%%
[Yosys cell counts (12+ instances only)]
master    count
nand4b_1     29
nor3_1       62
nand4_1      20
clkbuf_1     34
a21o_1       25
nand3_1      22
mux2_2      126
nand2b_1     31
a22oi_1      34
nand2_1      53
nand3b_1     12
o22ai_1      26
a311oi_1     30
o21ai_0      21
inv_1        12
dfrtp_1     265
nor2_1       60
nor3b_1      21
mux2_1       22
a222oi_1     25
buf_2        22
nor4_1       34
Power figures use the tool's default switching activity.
`src/rtl/hbs_pkg.sv`:
```
package hbs_pkg;
   typedef enum logic [1:0] {
      ST_OFF  = 2'd0,
      ST_IDLE = 2'd1,
      ST_RUN  = 2'd2
   } seq_state_e;

   localparam int NUM_LEGS = 2;
   localparam int LEG_LO   = 0;
   localparam int LEG_HI   = 1;
endpackage

```
`src/rtl/hbs_period_ctr.sv`:
```
module hbs_period_ctr #(
   parameter int CNT_W = 16
) (
   input  logic             clk,
   input  logic             rst_n,
   input  logic             count_en,
   input  logic [CNT_W-1:0] period,
   output logic [CNT_W-1:0] cnt,
   output logic             wrap
);
   localparam int EW = CNT_W + 1;

   // last clock of an oscillator cycle; a period of 0 or 1 wraps every clock
   assign wrap = count_en && ((EW'(cnt) + EW'(1)) >= EW'(period));

   always_ff @(posedge clk) begin
      if (!rst_n)
         cnt <= '0;
      else if (!count_en || wrap)
         cnt <= '0;
      else
         cnt <= cnt + CNT_W'(1);
   end
endmodule

```
`src/rtl/hbs_ontime.sv`:
```
module hbs_ontime #(
   parameter int CNT_W  = 16,
   parameter int DUTY_W = 8,
   parameter int DT_W   = 8
) (
   input  logic [CNT_W-1:0]  period,
   input  logic [DT_W-1:0]   dt_a,
   input  logic [DT_W-1:0]   dt_b,
   input  logic [DUTY_W-1:0] duty_cmd,
   input  logic [CNT_W-1:0]  ss_lim,
   output logic [CNT_W-1:0]  t_on
);
   localparam int EW = CNT_W + 1;
   localparam int PW = CNT_W + DUTY_W;

   logic [EW-1:0]    overhead;
   logic [CNT_W-1:0] lim;
   logic [PW-1:0]    prod;
   logic [CNT_W-1:0] cut;
   logic [CNT_W-1:0] cmd_on;

   always_comb begin
      overhead = EW'(dt_a) + EW'(dt_b) + EW'(1);
      lim      = (EW'(period) > overhead) ? CNT_W'(EW'(period) - overhead) : '0;
      prod     = PW'(duty_cmd) * PW'(lim);
      cut      = CNT_W'(prod >> DUTY_W);
      cmd_on   = lim - cut;
      t_on     = (ss_lim < cmd_on) ? ss_lim : cmd_on;
   end
endmodule

```
`src/rtl/hbs_leg.sv`:
```
module hbs_leg #(
   parameter int CNT_W = 16,
   parameter int DT_W  = 8
) (
   input  logic             clk,
   input  logic             rst_n,
   input  logic             shut,
   input  logic             active,
   input  logic             freewheel,
   input  logic [CNT_W-1:0] cnt,
   input  logic [DT_W-1:0]  dt_a,
   input  logic [DT_W-1:0]  dt_b,
   input  logic [CNT_W-1:0] t_on,
   output logic             pri,
   output logic             sec
);
   localparam int EW = CNT_W + 2;

   logic [EW-1:0] on_start, on_end, sr_end, pos;
   logic          pri_d, sec_d, pri_q, sec_q;

   always_comb begin
      pos      = EW'(cnt);
      on_start = EW'(dt_a);
      on_end   = on_start + EW'(t_on);
      sr_end   = on_end + EW'(dt_b);
      pri_d    = active && (pos >= on_start) && (pos < on_end);
      sec_d    = freewheel && !(active && (pos < sr_end));
   end

   always_ff @(posedge clk) begin
      if (!rst_n || shut) begin
         pri_q <= 1'b0;
         sec_q <= 1'b0;
      end else begin
         pri_q <= pri_d;
         sec_q <= sec_d;
      end
   end

   // shutdown takes effect without waiting for an edge
   assign pri = pri_q & ~shut;
   assign sec = sec_q & ~shut;
endmodule

```
`src/rtl/hb_gate_seq.sv`:
```
module hb_gate_seq
   import hbs_pkg::*;
#(
   parameter int CNT_W  = 16,
   parameter int DUTY_W = 8,
   parameter int DT_W   = 8,
   parameter int IDLE_W = 8
) (
   input  logic              clk,
   input  logic              rst_n,
   input  logic              enable,
   input  logic              uv_fault,
   input  logic [CNT_W-1:0]  period,
   input  logic [IDLE_W-1:0] idle_cycles,
   input  logic [CNT_W-1:0]  min_on,
   input  logic [CNT_W-1:0]  ss_step,
   input  logic [DT_W-1:0]   dt_pri,
   input  logic [DT_W-1:0]   dt_sec,
   input  logic [DUTY_W-1:0] duty_cmd,
   output logic              pri_lo,
   output logic              pri_hi,
   output logic              sec_lo,
   output logic              sec_hi
);
   localparam int IEW = IDLE_W + 1;
   localparam int SEW = CNT_W + 1;

   if (CNT_W < DT_W + 2) begin : g_bad_cnt
      initial $fatal(1, "hb_gate_seq: CNT_W must exceed DT_W by at least 2");
   end
   if (DUTY_W < 2) begin : g_bad_duty
      initial $fatal(1, "hb_gate_seq: DUTY_W must be at least 2");
   end
   if (IDLE_W < 1) begin : g_bad_idle
      initial $fatal(1, "hb_gate_seq: IDLE_W must be at least 1");
   end

   seq_state_e        state_q;
   logic [IDLE_W-1:0] idle_cnt;
   logic [CNT_W-1:0]  ss_q, ss_sat, ss_use, t_next, t_q;
   logic [SEW-1:0]    ss_sum;
   logic              side_q, pulse_q, shut, wrap, idle_last;
   logic [CNT_W-1:0]  cnt;
   logic [NUM_LEGS-1:0] pri_v, sec_v;

   assign shut = uv_fault | ~enable;

   hbs_period_ctr #(.CNT_W(CNT_W)) u_ctr (
      .clk      (clk),
      .rst_n    (rst_n),
      .count_en ((state_q != ST_OFF) && !shut),
      .period   (period),
      .cnt      (cnt),
      .wrap     (wrap)
   );

   always_comb begin
      ss_sum    = SEW'(ss_q) + SEW'(ss_step);
      ss_sat    = ss_sum[CNT_W] ? '1 : ss_sum[CNT_W-1:0];
      ss_use    = (state_q == ST_RUN) ? ss_sat : ss_q;
      idle_last = (IEW'(idle_cnt) + IEW'(1)) >= IEW'(idle_cycles);
   end

   hbs_ontime #(.CNT_W(CNT_W), .DUTY_W(DUTY_W), .DT_W(DT_W)) u_ontime (
      .period   (period),
      .dt_a     (dt_pri),
      .dt_b     (dt_sec),
      .duty_cmd (duty_cmd),
      .ss_lim   (ss_use),
      .t_on     (t_next)
   );

   always_ff @(posedge clk) begin
      if (!rst_n || shut) begin
         state_q  <= ST_OFF;
         idle_cnt <= '0;
         ss_q     <= '0;
         t_q      <= '0;
         side_q   <= 1'b0;
         pulse_q  <= 1'b0;
      end else begin
         unique case (state_q)
            ST_OFF: begin
               state_q  <= ST_IDLE;
               idle_cnt <= '0;
               ss_q     <= min_on;
               side_q   <= 1'b0;
               pulse_q  <= 1'b0;
            end
            ST_IDLE: begin
               if (wrap) begin
                  if (idle_last) begin
                     state_q <= ST_RUN;
                     t_q     <= t_next;
                     pulse_q <= (t_next != '0);
                     side_q  <= 1'b0;
                  end else begin
                     idle_cnt <= idle_cnt + IDLE_W'(1);
                  end
               end
            end
            ST_RUN: begin
               if (wrap) begin
                  ss_q    <= ss_sat;
                  t_q     <= t_next;
                  pulse_q <= (t_next != '0);
                  side_q  <= pulse_q ? ~side_q : side_q;
               end
            end
            default: state_q <= ST_OFF;
         endcase
      end
   end

   for (genvar g = 0; g < NUM_LEGS; g++) begin : g_leg
      hbs_leg #(.CNT_W(CNT_W), .DT_W(DT_W)) u_leg (
         .clk       (clk),
         .rst_n     (rst_n),
         .shut      (shut),
         .active    ((state_q == ST_RUN) && pulse_q && (side_q == 1'(g))),
         .freewheel ((state_q == ST_IDLE) || (state_q == ST_RUN)),
         .cnt       (cnt),
         .dt_a      (dt_pri),
         .dt_b      (dt_sec),
         .t_on      (t_q),
         .pri       (pri_v[g]),
         .sec       (sec_v[g])
      );
   end

   assign pri_lo = pri_v[LEG_LO];
   assign pri_hi = pri_v[LEG_HI];
   assign sec_lo = sec_v[LEG_LO];
   assign sec_hi = sec_v[LEG_HI];
endmodule

```
**src/rtl/cordic_pkg.sv**
```systemverilog
package cordic_pkg;

    localparam int DATA_W  = 16;
    localparam int FRAC_W  = 12;
    localparam int N_ITER  = 11;
    localparam int GAIN_Q  = 2487;
    localparam int WIDE_W  = 2 * DATA_W;

    typedef logic signed [DATA_W-1:0] q_t;
    typedef logic signed [WIDE_W-1:0] wide_t;

    typedef struct packed {
        logic vld;
        q_t   x;
        q_t   y;
        q_t   z;
    } rot_t;

    localparam q_t ONE_Q = q_t'(1 << FRAC_W);

    // arctangent of 2^-i, scaled by 2^FRAC_W and rounded
    function automatic q_t atan_q(input int i);
        case (i)
            0:       atan_q = q_t'(3217);
            1:       atan_q = q_t'(1899);
            2:       atan_q = q_t'(1003);
            3:       atan_q = q_t'(509);
            4:       atan_q = q_t'(256);
            5:       atan_q = q_t'(128);
            6:       atan_q = q_t'(64);
            default: atan_q = q_t'((1 << FRAC_W) >> i);
        endcase
    endfunction

    // one micro-rotation: direction from the sign of the residual angle
    function automatic rot_t rotate(input rot_t d, input int sh);
        rot_t r;
        q_t   xs;
        q_t   ys;
        q_t   at;
        xs = d.x >>> sh;
        ys = d.y >>> sh;
        at = atan_q(sh);
        r.vld = d.vld;
        if (!d.z[DATA_W-1]) begin
            r.x = d.x - ys;
            r.y = d.y + xs;
            r.z = d.z - at;
        end else begin
            r.x = d.x + ys;
            r.y = d.y - xs;
            r.z = d.z + at;
        end
        return r;
    endfunction

endpackage

```
**src/rtl/cordic_iter.sv**
```systemverilog
module cordic_iter
    import cordic_pkg::*;
#(
    parameter int SHIFT = 0
) (
    input  logic clk,
    input  logic rst,
    input  rot_t d_i,
    output rot_t d_o
);

    rot_t nxt;

    always_comb begin
        nxt = rotate(d_i, SHIFT);
    end

    always_ff @(posedge clk) begin
        if (rst) begin
            d_o <= '0;
        end else begin
            d_o <= nxt;
        end
    end

    // each stage delays the valid flag by exactly one edge
    a_r2_valid_step: assert property (@(posedge clk) disable iff (rst)
        !$past(rst) |-> (d_o.vld == $past(d_i.vld)));

endmodule

```
**src/rtl/cordic_last.sv**
```systemverilog
module cordic_last
    import cordic_pkg::*;
#(
    parameter int SHIFT   = N_ITER - 1,
    parameter int GAIN    = GAIN_Q,
    parameter int Z_BOUND = 38
) (
    input  logic clk,
    input  logic rst,
    input  rot_t d_i,
    output logic vld_o,
    output q_t   cos_o,
    output q_t   sin_o
);

    localparam q_t K_Q = q_t'(GAIN);

    rot_t  rot;
    wide_t px;
    wide_t py;

    always_comb begin
        rot = rotate(d_i, SHIFT);
        px  = wide_t'(rot.x) * wide_t'(K_Q);
        py  = wide_t'(rot.y) * wide_t'(K_Q);
    end

    always_ff @(posedge clk) begin
        if (rst) begin
            vld_o <= 1'b0;
            cos_o <= '0;
            sin_o <= '0;
        end else begin
            vld_o <= rot.vld;
            cos_o <= q_t'(px >>> FRAC_W);
            sin_o <= q_t'(py >>> FRAC_W);
        end
    end

    longint nrm;
    always_comb begin
        nrm = longint'(cos_o) * longint'(cos_o) + longint'(sin_o) * longint'(sin_o);
    end

    // output is quiet on the edge after a reset edge
    a_r1_reset_quiet: assert property (@(posedge clk) disable iff (rst)
        $past(rst) |-> (!vld_o && cos_o == '0 && sin_o == '0));

    // gain compensation keeps the result on the unit circle
    a_r7_unit_norm: assert property (@(posedge clk) disable iff (rst)
        vld_o |-> (nrm >= 64'sd16646144 && nrm <= 64'sd16908288));

    // residual angle reaching the final stage has converged
    a_r8_residual: assert property (@(posedge clk) disable iff (rst)
        d_i.vld |-> (int'(d_i.z) <= Z_BOUND && int'(d_i.z) >= -Z_BOUND));

endmodule

```
**src/rtl/cordic_sincos.sv**
```systemverilog
module cordic_sincos
    import cordic_pkg::*;
#(
    parameter int N_STAGES = cordic_pkg::N_ITER,
    parameter int INV_GAIN = cordic_pkg::GAIN_Q
) (
    input  logic                                  clk,
    input  logic                                  rst,
    input  logic                                  in_valid,
    input  logic signed [cordic_pkg::DATA_W-1:0]  in_angle,
    output logic                                  out_valid,
    output logic signed [cordic_pkg::DATA_W-1:0]  cos_out,
    output logic signed [cordic_pkg::DATA_W-1:0]  sin_out
);

    localparam int ZB = ((1 << FRAC_W) >> (N_STAGES - 3)) + 2 * N_STAGES;

    rot_t chain [N_STAGES];

    // initial vector injection: x = 1.0, y = 0, z = angle
    always_comb begin
        chain[0].vld = in_valid;
        chain[0].x   = ONE_Q;
        chain[0].y   = '0;
        chain[0].z   = in_angle;
    end

    for (genvar g = 0; g < N_STAGES - 1; g++) begin : g_stage
        cordic_iter #(.SHIFT(g)) u_iter (
            .clk (clk),
            .rst (rst),
            .d_i (chain[g]),
            .d_o (chain[g+1])
        );
    end

    cordic_last #(
        .SHIFT   (N_STAGES - 1),
        .GAIN    (INV_GAIN),
        .Z_BOUND (ZB)
    ) u_last (
        .clk   (clk),
        .rst   (rst),
        .d_i   (chain[N_STAGES-1]),
        .vld_o (out_valid),
        .cos_o (cos_out),
        .sin_o (sin_out)
    );

endmodule

```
%%
→ Instructions for the task: Return every line of the data above in which "active" appears.

→ Output of the exercise:
   input  logic             active,
      pri_d    = active && (pos >= on_start) && (pos < on_end);
      sec_d    = freewheel && !(active && (pos < sr_end));
         .active    ((state_q == ST_RUN) && pulse_q && (side_q == 1'(g))),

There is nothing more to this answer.